Das Prinzip »Parlamentsarmee« mag aus einsatzpraktischen Gründen skeptisch oder als typisch deutscher Sonderweg betrachtet werden. Denn dieses Prinzip macht den Einsatz der Bundeswehr im Falle von notwendigen, bzw. bündnisgebundenen Einsätzen schwerfällig. Von der sicherheitspolitischen Lage scheint das Prinzip Parlamentsarmee jedenfalls längst überholt. Kein anderes NATO-Land hält seine Armee an so kurzen parlamentarischen Zügeln. Seit dem Grundsatzurteil 1994 des Bundesverfassungsgerichts muss das Parlament jedem Auslandseinsatz der Bundeswehr zustimmen. Das vernebelt ein wenig, dass die Bundeswehr ein Wirkmittel der Exekutive ist. Das deutsche Prinzip Parlamentsarmee dient realiter vornehmlich dazu, den Einsatz deutscher militärischer Kapazitäten Partnern gegenüber zu erschweren, bzw. Zahl und Dauer von Einsätzen zu minimieren. Dass der Soldat einer Parlamentsarmee das Gefühl des Rückhalts der Volksvertretung haben könne, ist zudem kaum mehr als eine Suggestion. Das Prinzip Parlamentsarmee wird geradezu als Fetisch benutzt, um eine Einbindung der Bundeswehr in die Gesellschaft zu suggerieren, die es so nicht (mehr) gibt.
Nehmen wir den Koalitionsvertrag der im Februar/März 2018 konstituierten Bundesregierung: Wenn der Umfang einzelner Kapitel etwas aussagt über die Bedeutung eines Politikfeldes, dann steht es um die Bundeswehr schlecht. Gerade etwas mehr als drei Seiten (S. 156 bis 159) dieses 177-seitigen GroKo-Vertrages von CDU, CSU und SPD sind dem Punkt »Moderne Bundeswehr« gewidmet. Mehr Personal, beste Ausbildung und moderne Ausstattung durch einen höheren Verteidigungsetat werden versprochen. Der Ausbau der europäischen Verteidigungsunion wurde mit PESCO (Permanent Structured Cooperation / Ständige strukturierte Zusammenarbeit) in Aussicht gestellt, ein europäischer Verteidigungsfond sowie Schritte auf dem Weg zu einer »Armee der Europäer« angepeilt.

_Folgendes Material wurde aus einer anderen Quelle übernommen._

[config.mk]
export PLATFORM = sky130hd
export DESIGN_NAME = ex_mem_flag_stage
export DESIGN_NICKNAME = d
export VERILOG_FILES = /design/src/rtl/ex_mem_flag_stage.sv
export SDC_FILE = /design/constraint.sdc
export NUM_CORES = 1
export LEC_CHECK = 0
export ABC_AREA = 0
export ABC_CLOCK_PERIOD_IN_PS = 3750
export CORE_MARGIN = 3
export CORE_UTILIZATION = 40
export CTS_CLUSTER_DIAMETER = 150
export DETAILED_ROUTE_END_ITERATION = 10
export GPL_ROUTABILITY_DRIVEN = 0
export GPL_TIMING_DRIVEN = 0
export PLACE_DENSITY = 0.81
export SKIP_CTS_REPAIR_TIMING = 1
export SLEW_MARGIN = 0
export SYNTH_ARGS = -nofsm -noshare
export SYNTH_HDL_FRONTEND = slang
export SYNTH_SLANG_ARGS = --single-unit
[constraint.sdc]
create_clock -name clk -period 3.75 [get_ports clk]
set_input_delay 0.75 -clock clk [delete_from_list [all_inputs] [get_ports clk]]
set_output_delay 0.75 -clock clk [all_outputs]
set_load 0.01 [all_outputs]
[src/rtl/ex_mem_flag_stage.sv]
// ex_mem_flag_stage: EX/MEM pipeline register with flag register, branch resolve and sticky ALU error; FLAG_FWD_EN forwards next flags to branch
module ex_mem_flag_stage (
  input  logic        clk,
  input  logic        rst_n,
  input  logic        ex_valid,
  input  logic [15:0] alu_out,
  input  logic [2:0]  alu_flags,
  input  logic [3:0]  alu_op,
  input  logic        alu_err,
  input  logic [15:0] st_data_in,
  input  logic [3:0]  rd_in,
  input  logic        reg_wr_in,
  input  logic        mem_rd_in,
  input  logic        mem_wr_in,
  input  logic        stall,
  input  logic        flush,
  input  logic        br_valid,
  input  logic [2:0]  br_cond,
  output logic        mem_valid,
  output logic [15:0] mem_result,
  output logic [15:0] mem_st_data,
  output logic [3:0]  mem_rd,
  output logic        mem_reg_wr,
  output logic        mem_mem_rd,
  output logic        mem_mem_wr,
  output logic [2:0]  flags_q,
  output logic        br_taken,
  output logic        err_sticky
);
  logic       cap, full_upd, z_upd, c;
  logic [2:0] flags_nx, fsel;
  always_comb begin
    cap      = ex_valid & ~stall & ~flush;
    full_upd = alu_op[3:1] == 3'b000;
    z_upd    = alu_op == 4'b0010 || alu_op[3:1] == 3'b010;
    flags_nx = full_upd ? alu_flags : z_upd ? {flags_q[2], alu_flags[1], flags_q[0]} : flags_q;
`ifdef FLAG_FWD_EN
    fsel     = cap ? flags_nx : flags_q;
`else
    fsel     = flags_q;
`endif
    c = br_cond == 3'd0 ? ~fsel[1] :
        br_cond == 3'd1 ? fsel[1] :
        br_cond == 3'd2 ? ~fsel[1] & ~fsel[0] :
        br_cond == 3'd3 ? fsel[0] :
        br_cond == 3'd4 ? fsel[1] | ~fsel[0] :
        br_cond == 3'd5 ? fsel[0] | fsel[1] :
        br_cond == 3'd6 ? fsel[2] : 1'b1;
    br_taken = br_valid & c;
  end
  always_ff @(posedge clk or negedge rst_n) begin
    if (!rst_n) begin
      mem_valid   <= 1'b0;
      mem_result  <= 16'h0000;
      mem_st_data <= 16'h0000;
      mem_rd      <= 4'h0;
      mem_reg_wr  <= 1'b0;
      mem_mem_rd  <= 1'b0;
      mem_mem_wr  <= 1'b0;
      flags_q     <= 3'b000;
      err_sticky  <= 1'b0;
    end else begin
      if (ex_valid & alu_err & ~flush) err_sticky <= 1'b1;
      if (!stall) begin
        mem_valid  <= cap;
        mem_reg_wr <= cap & reg_wr_in;
        mem_mem_rd <= cap & mem_rd_in;
        mem_mem_wr <= cap & mem_wr_in;
        if (cap) begin
          mem_result  <= alu_out;
          mem_st_data <= st_data_in;
          mem_rd      <= rd_in;
          flags_q     <= flags_nx;
        end
      end
    end
  end
endmodule

Word level (Yosys, flattened, before mapping)
Cells that the tools add are included.
{"block": "totals", "register_bits": 44, "input_bits": 56, "out_inout_bits": 45, "wordCells": 49}
{"block": "op_classes", "n_eq_ne": 8, "mux": 9, "bitwise_logic": 15, "reduce_logical": 7}
{"op": "bitwise AND 1 bit", "count": 9}
{"op": "== test 3 x 2 -> 1 bit, second input constant", "count": 3}
{"op": "== test 3 bit, second input constant", "count": 3}
{"op": "two-way mux 1 bit", "count": 7}
{"op": "zero test 3 bit", "count": 2}
{"op": "AND reduction 3 bit", "count": 2}
{"op": "== test 4 x 2 -> 1 bit, second input constant", "count": 1}
{"op": "NOT 1 bit", "count": 4}
{"op": "== test 3 x 1 -> 1 bit, second input constant", "count": 1}
{"op": "two-way mux 3 bit", "count": 1}
{"op": "two-way mux 2 bit", "count": 1}
{"op": "bitwise OR 1 bit", "count": 2}
{"op": "AND reduction 2 bit", "count": 1}
{"op": "nonzero test 2 bit", "count": 1}
{"op": "logical OR 1 bit", "count": 1}

Logic depth before layout (Yosys ltp)
{"block": "logic_depth", "word_depth": 9, "mapped_depth": 3, "depth_no_buf": 3}

Worst setup path after synthesis
OpenSTA, ideal clock, no wires.
{"block": "synth_path", "path_kind": "in2out", "start": "input br_cond[1]", "end": "output br_taken", "arrival_ns": 1.553, "required_ns": 3.000, "path_slack_ns": 1.447, "path_stages": 3, "n_path_buf": 0, "cell_sequence": "or3b_2 -> a311oi_1 -> a211oi_1"}
{"block": "synth_between", "elab_chain_len": 9, "elab_cells_between_ends": 15, "cone_classes": "eq/ne: 6; mux: 7; bitwise: 1; reduce/logical: 1"}
{"element": "from (decl)", "line": "18", "source": "input logic [2:0] br_cond,"}
{"element": "== test 3 bit", "line": "48", "source": "br_cond == 3'd6 ? fsel[2] : 1'b1;"}
{"element": "two-way mux 1 bit", "line": "48"}
{"element": "two-way mux 1 bit", "line": "47", "source": "br_cond == 3'd5 ? fsel[0] | fsel[1] :"}
{"element": "two-way mux 1 bit", "line": "46", "source": "br_cond == 3'd4 ? fsel[1] | ~fsel[0] :"}
{"element": "two-way mux 1 bit", "line": "45", "source": "br_cond == 3'd3 ? fsel[0] :"}
{"element": "two-way mux 1 bit", "line": "44", "source": "br_cond == 3'd2 ? ~fsel[1] & ~fsel[0] :"}
{"element": "two-way mux 1 bit", "line": "43", "source": "br_cond == 3'd1 ? fsel[1] :"}
{"element": "two-way mux 1 bit (*)", "line": "42", "source": "c = br_cond == 3'd0 ? ~fsel[1] :"}
{"element": "bitwise AND 1 bit (*)", "line": "49", "source": "br_taken = br_valid & c;"}
{"element": "to (decl)", "line": "27", "source": "output logic br_taken,"}
Every way passes the cells marked *; elsewhere a longest branch is shown, timed or not.

Final worst setup path
Same ends and word-level chain as after synthesis.

==> metrics.md <==
| Metric | Value |
|---|---|
| Run status | complete, no violations |
| Setup TNS | 0 ns |
| Post-route ant nets | 0 |
| RSZ-0062 raised after global routing | false |
| Grt ovf | 0 |
| Critical path fanouts, max | 5 |
| Most Frequent Cell on Critical Path | clkdlybuf4s50_1 |
| Num CTS Buffers | 5 |
| H-tree depth | 2 |
| Met2 wire length | approximately 2400 um |
| Routed wire length | 4340 um |
| Tmin final | roughly 3.4 ns |
| Top routing layer in use | met4 |
| Vias in the first global route | 1468 |
| Power Density | 461 nW/um^2 |
| Gr usage total | 17.9% |
| Drt first pass iters | 3 |
| Crit Path Class | primary input to primary output |
| WP data required | roughly 3.0 ns |
| Starting Density | 42.6% |
| Clk Tree Root Cell | clkbuf_8 |
| Rel. slew slack | 73.4% |
| Post-Synthesis Cells | 107 |
| DP Worst Slack | roughly 0.35 ns |
| DIE AREA | 5180 um^2 |
| PortBufs | 100 |
| Dpl hpwl | ~3500 um |
| Initial antenna violation count | 0 |
| Unique masters post-synth | 17 |
| Final setup skew | 0 ns |
| R2R cell count | 1 |
| Hold crit path type | primary input to asynchronous set/reset pin |
| Crit end category | primary output |
| Mean Syn Cell Area | 16.3 um^2 |
| Mean number of vias per cell | a little under 5 |
| Worst R2R Start | flags_q[1]$_DFFE_PN0P_ |
| Pin count of the biggest net entering global routing | 45 |
| Die Y | a little over 70 um |
| Detailed-route via count | 1278 |
| Area delta synth->final | 68.3% |
| Clock transition at the registers of the reported paths | approximately 0.08 ns |
| Max-slew violations | 0 |
| Core area | ~4100 um^2 |
| Clock Sinks | 44 |
| Syn_nets | between 150 and 200 |
| Critical Path AT | 2.64 ns |
| Upper clock frequency limit | a little under 300 MHz |
| Met3 WL post-DR | 263 um |
| Wl on met1 | 1610 um |
| IO Pins | a little over 100 |
| Commonest non-fill, non-tap cells in the layout | clkdlybuf4s50_1, dfrtp_1, mux2_2 |
| Commonest non-fill, non-tap cell in the layout | clkdlybuf4s50_1 |
| Routed WL per cell | ~16 um |
| DRC | 0 |
| Crit start category | primary input |
| Slew at the pin closest to its max-slew limit | 0.398 ns |
| Lkg Pwr | 1.21 nW |
| R2R Path End | flags_q[1]$_DFFE_PN0P_ |
| Layout cell share with drive strength beyond 1 | 28.2% |
| Register bit total from synthesis | between 40 and 50 |
| Final period util | approximately nine tenths |
| Cell Area, Synth | 1740 um^2 |
| Setup ws final | around 0.36 ns |
| Final nets | 271 |
| Max incr delay on CP | 0.50 ns |
| Final Hold Viols | 0 |
| Peak supply drop | between 300 and 400 uV |
| Die width | ~72 um |
| First-pass GRT wire length | around 7000 um |
| Crit-path cells | clkdlybuf4s50_1 > or3b_2 > a311oi_1 > a211oi_1 > clkdlybuf4s50_1 |
| CTS max path bufs | 2 |
| Register area share after synthesis | 63.2% |
| YS warnings | 0 |
| Ant diodes | 0 |
| Slowest cell on the critical path | or3b_2 |
| Clock latency on the worst-skew pair | 0.29 ns |
| CTS tree | yes |
| Row count | 23 |
| First DRT Iteration DRCs | 33 |
| Final setup viols | 0 |
| Max_cap viols | 0 |
| Filler cells | 275 |
| Worst R2R Setup Slack | 2.93 ns |
## worst max-delay path, delay by kind of cell
family	cells	cell delay, ns
buffers and inverters	2	0.97
AND/OR/NAND/NOR	1	0.50
AO/OA/AOI/OAI	2	0.42
## sequential cells by signal, indices dropped and copies added, names as in the netlist
register and cells:
mem_result 16, mem_st_data 16, mem_rd 4, flags_q 3
err_sticky 1, mem_mem_rd 1, mem_mem_wr 1, mem_reg_wr 1
mem_valid 1
## worst max path at each step
stage,end,startpoint,slack (ns),cells after the start
floorplan,br_taken,br_cond[1],1.45,3
global placement,br_taken,br_cond[1],0.46,5
detailed placement,br_taken,br_cond[1],0.35,5
CTS,br_taken,br_cond[1],0.35,5
global route,br_taken,br_cond[1],0.28,5
finish,br_taken,br_cond[1],0.36,5
## cells in the mapped netlist
cell / n / area (um^2)
buf_6: 4 / 45.0
nand3b_1: 1 / 7.51
o21ai_0: 2 / 10.0
or3_1: 1 / 6.26
a211oi_1: 2 / 15.0
nand2_1: 1 / 3.75
nor3_1: 1 / 5.00
or3b_2: 1 / 8.76
nand2b_1: 1 / 6.26
mux2_2: 40 / 450
dfrtp_1: 44 / 1100
inv_1: 2 / 7.51
nor3b_4: 1 / 18.8
a21o_2: 1 / 8.76
a311oi_1: 1 / 8.76
a31o_2: 1 / 8.76
a22o_2: 3 / 30.0
## area by class of cell
cell class | instances | area (um^2) | share of cell area, %
Sequential cell | 44 | 1100 | 37.6
Timing Repair Buffer | 101 | 1020 | 34.7
Multi-Input combinational cell | 57 | 588 | 20.1
Clock buffer | 5 | 68.8 | 2.35
Tap cell | 50 | 62.6 | 2.13
Buffer | 4 | 45.0 | 1.54
Clock inverter | 3 | 42.5 | 1.45
Inverter | 2 | 7.51 | 0.256
## metal layers
metal / up-vias / track usage, %
met3: 4 / 5.68
met5: - / 0
met1: 630 / 20.0
li1: 600 / -
met4: 0 / 5.43
met2: 44 / 32.6
## logic make-up after synthesis
group,share of synthesized area [%]
and+or+nand+nor,3.23
DFF,63.2
AOI/OAI and AO/OA,4.67
buffers and inverters,3.02
muxes,25.9
## through the flow
stage | instance area [um^2] | util (%) | power [W] | instances | hold WS, ns
finish | 2930 | 71.7 | 0.00135 | 266 | 0.424
global route | 2930 | 71.7 | 0.00143 | 266 | 0.432
CTS | 2930 | 71.7 | 0.00138 | 266 | 0.420
detailed placement | 2820 | 69.0 | 0.00102 | 258 | 0.472
global placement | 2810 | 68.6 | 0.000997 | 257 | 0.460
floorplan | 1740 | - | 0.000747 | 107 | 0.454
## power breakdown
part / internal, W / switching (W)
logic: 0.000267 / 0.000131
clock network: 0.000197 / 0.000153
registers: 0.000557 / 0.0000473
Power figures use the tool's default switching activity.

Dass sich CDU/CSU und SPD zu nicht mehr als drei Seiten bereitfanden, verwundert. Denn die eigentlichen Anti-Bundeswehr-Parteien sind die Grünen und die Links-Partei. Dafür gibt es viele Belege: Als die »Rühe-Kommission« tagte, um das Prinzip Parlamentsarmee fortzuschreiben, nahmen die Fraktionen der Links-Partei und der Grünen erst gar nicht teil. Ein Wandel kam zwar mit Joschka Fischer zustande (unter anderem wurden die Auslandseinsätze auf dem Balkan und in Afghanistan mitgetragen), aber in der Grundausrichtung blieben die Grünen pazifistisch. Namhafte Fachleute wie Winfried Nachtwei (Bündnis 90/Die Grünen, MdB von 1994 bis 2009 und Experte für Friedens- und Sicherheitspolitik) verbinden Pazifismus immerhin mit einer gehörigen Portion Realismus.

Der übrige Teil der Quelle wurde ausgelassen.